CFBMC-609: Temperature-based policy implemented for multiple fan failures on HA systems with shared cooling
Issue
- Previously, the system environmental policy initiated a shutdown when two or
more system fan failures occurred. On high-availability (HA) systems with
shared cooling, both nodes initiated a shutdown - resulting in service
disruption.
SP logs:
[callhome.shlf.fan:EMERGENCY]: Call home for SHELF COOLING UNIT FAILED
[ses.status.fanError:EMERGENCY]: DS224-12 (S/N *****) shelf 0 on channel 0b cooling fan error for Cooling element 3: critical status; fan is off. This module is on the rear of the shelf on the lower right power supply.

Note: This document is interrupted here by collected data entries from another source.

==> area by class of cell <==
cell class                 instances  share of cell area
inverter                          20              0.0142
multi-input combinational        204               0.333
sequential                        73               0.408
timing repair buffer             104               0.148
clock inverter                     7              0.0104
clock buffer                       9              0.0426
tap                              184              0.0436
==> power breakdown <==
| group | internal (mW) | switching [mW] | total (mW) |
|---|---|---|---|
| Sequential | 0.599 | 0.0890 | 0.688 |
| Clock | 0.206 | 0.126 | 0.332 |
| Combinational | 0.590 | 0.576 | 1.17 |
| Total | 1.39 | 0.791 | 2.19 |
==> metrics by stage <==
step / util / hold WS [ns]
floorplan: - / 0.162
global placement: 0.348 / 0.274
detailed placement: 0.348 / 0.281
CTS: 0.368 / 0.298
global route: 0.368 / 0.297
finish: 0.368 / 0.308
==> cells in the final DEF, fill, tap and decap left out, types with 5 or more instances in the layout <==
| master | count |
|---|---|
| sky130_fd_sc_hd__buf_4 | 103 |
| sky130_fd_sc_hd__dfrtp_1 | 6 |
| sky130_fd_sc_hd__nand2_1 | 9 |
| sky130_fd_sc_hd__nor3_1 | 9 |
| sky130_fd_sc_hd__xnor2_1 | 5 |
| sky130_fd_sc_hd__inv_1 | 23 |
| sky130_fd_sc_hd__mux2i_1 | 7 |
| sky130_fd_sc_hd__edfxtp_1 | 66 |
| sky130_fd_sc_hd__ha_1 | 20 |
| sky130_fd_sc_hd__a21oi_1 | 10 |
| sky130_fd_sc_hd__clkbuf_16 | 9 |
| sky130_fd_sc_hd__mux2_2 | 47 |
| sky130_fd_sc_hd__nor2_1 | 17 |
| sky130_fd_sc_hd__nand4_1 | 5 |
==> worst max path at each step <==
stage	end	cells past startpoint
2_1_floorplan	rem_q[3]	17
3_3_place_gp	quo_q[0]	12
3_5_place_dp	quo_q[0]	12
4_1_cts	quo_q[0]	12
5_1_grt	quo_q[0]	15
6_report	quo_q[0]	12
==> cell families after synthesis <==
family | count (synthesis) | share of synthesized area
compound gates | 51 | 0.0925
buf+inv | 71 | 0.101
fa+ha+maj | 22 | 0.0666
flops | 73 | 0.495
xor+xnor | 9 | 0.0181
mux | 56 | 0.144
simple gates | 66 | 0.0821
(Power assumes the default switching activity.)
### src/multi_window_moving_average_assert.svh
// assertion macros shared by the moving average block
`ifndef MULTI_WINDOW_MOVING_AVERAGE_ASSERT_SVH
`define MULTI_WINDOW_MOVING_AVERAGE_ASSERT_SVH

// same-cycle implication, masked during reset
`define MWMA_ASSERT_NOW(lbl, clk, rstn, ante, cons) \
	lbl: assert property (@(posedge clk) disable iff (!(rstn)) (ante) |-> (cons)) \
		else $error("mwma check failed");

// next-cycle implication, masked during reset
`define MWMA_ASSERT_NEXT(lbl, clk, rstn, ante, cons) \
	lbl: assert property (@(posedge clk) disable iff (!(rstn)) (ante) |=> (cons)) \
		else $error("mwma check failed");

`endif

### src/mwma_pkg.sv
`timescale 1ns / 1ps
`default_nettype none

package mwma_pkg;

	localparam int MAX_WINDOW  = 256;
	localparam int NUM_WINDOWS = 4;
	localparam int FRAC_BITS   = 8;

	// fixed by the register map and the result beat
	localparam int NUM_REGS = 4;
	localparam int SAMPLE_W = 32;
	localparam int PER_W    = 9;
	localparam int AVG_W    = 40;
	localparam int SUM_W    = 40;

	localparam int PTR_W  = $clog2(MAX_WINDOW);
	localparam int SEEN_W = $clog2(MAX_WINDOW + 1);
	localparam int HIST_W = SAMPLE_W + 1;
	localparam int WIN_W  = $clog2(NUM_REGS);

	localparam int APB_DATA_W = 32;
	localparam int APB_ADDR_W = $clog2(NUM_REGS * 4);
	localparam int REG_IDX_W  = APB_ADDR_W - 2;

	// divider: quotient bits retired per cycle
	localparam int DVD_W     = SUM_W + FRAC_BITS;
	localparam int DIV_BITS  = 2;
	localparam int DIV_STEPS = (DVD_W + DIV_BITS - 1) / DIV_BITS;
	localparam int DVD_PAD_W = DIV_STEPS * DIV_BITS;
	localparam int DIV_CNT_W = $clog2(DIV_STEPS);

	typedef logic [PER_W-1:0] period_t;

	localparam logic [REG_IDX_W-1:0] REG_PERIOD_0 = REG_IDX_W'(0);
	localparam logic [REG_IDX_W-1:0] REG_PERIOD_1 = REG_IDX_W'(1);
	localparam logic [REG_IDX_W-1:0] REG_PERIOD_2 = REG_IDX_W'(2);
	localparam logic [REG_IDX_W-1:0] REG_PERIOD_3 = REG_IDX_W'(3);

	localparam period_t PERIOD_0_RESET = PER_W'(5);
	localparam period_t PERIOD_1_RESET = PER_W'(20);
	localparam period_t PERIOD_2_RESET = PER_W'(60);
	localparam period_t PERIOD_3_RESET = PER_W'(120);

	typedef struct packed {
		logic             start;
		logic [DVD_W-1:0] dividend;
		period_t          divisor;
	} div_req_t;

	typedef struct packed {
		logic busy;
		logic done;
	} div_stat_t;

endpackage

`default_nettype wire

### src/mwma_cfg_regs.sv
`timescale 1ns / 1ps
`default_nettype none

module mwma_cfg_regs (
	input  wire logic                              clk,
	input  wire logic                              arst_n,
	input  wire logic                              psel,
	input  wire logic                              penable,
	input  wire logic                              pwrite,
	input  wire logic [mwma_pkg::APB_ADDR_W-1:0]   paddr,
	input  wire logic [mwma_pkg::APB_DATA_W-1:0]   pwdata,
	output logic      [mwma_pkg::APB_DATA_W-1:0]   prdata,
	output logic                                   pready,
	output mwma_pkg::period_t                      period [mwma_pkg::NUM_REGS]
);

	mwma_pkg::period_t                period_q [mwma_pkg::NUM_REGS];
	logic [mwma_pkg::REG_IDX_W-1:0]  idx;
	logic                            wr_en;

	assign pready = 1'b1;
	assign idx    = paddr[mwma_pkg::APB_ADDR_W-1:2];
	assign wr_en  = psel && penable && pwrite && pready;

	always_ff @(posedge clk or negedge arst_n) begin
		if (!arst_n) begin
			period_q[mwma_pkg::REG_PERIOD_0] <= mwma_pkg::PERIOD_0_RESET;
			period_q[mwma_pkg::REG_PERIOD_1] <= mwma_pkg::PERIOD_1_RESET;
			period_q[mwma_pkg::REG_PERIOD_2] <= mwma_pkg::PERIOD_2_RESET;
			period_q[mwma_pkg::REG_PERIOD_3] <= mwma_pkg::PERIOD_3_RESET;
		end else if (wr_en && (32'(idx) < mwma_pkg::NUM_REGS)) begin
			period_q[idx] <= pwdata[mwma_pkg::PER_W-1:0];
		end
	end

	always_comb begin
		prdata = '0;
		if (32'(idx) < mwma_pkg::NUM_REGS) begin
			prdata = mwma_pkg::APB_DATA_W'(period_q[idx]);
		end
	end

	assign period = period_q;

endmodule

`default_nettype wire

[ses.status.fanError:EMERGENCY]: DS224-12 (S/N******) shelf 0 on channel 0b cooling fan error for Cooling element 4: critical status; fan is off. This module is on the rear of the shelf on the lower right power supply.
[monitor.globalStatus.critical:EMERGENCY]: Disk shelf fault.
[callhome.shlf.fan:EMERGENCY]: Call home for SHELF COOLING UNIT FAILED
[monitor.globalStatus.critical:EMERGENCY]: Disk shelf fault.
[callhome.shlf.fan:EMERGENCY]: Call home for SHELF COOLING UNIT FAILED
[monitor.fan.critical:EMERGENCY]: 2 fans have failed. Replace them to avoid overheating. If not corrected, system will shutdown in 2 minutes.
[monitor.globalStatus.critical:EMERGENCY]: Multiple fans has failed. Disk shelf fault.
[callhome.fans.failed:EMERGENCY]: Call home for MULTIPLE FAN FAILURE
[monitor.shutdown.emergency:EMERGENCY]: Emergency shutdown: Environmental Reason Shutdown (Multiple fans failed)
- Due to the change implemented as a fix to this bug, a temperature-based
environmental policy continues to be used to determine the need to perform
a system shutdown, regardless of the number of system fan failures.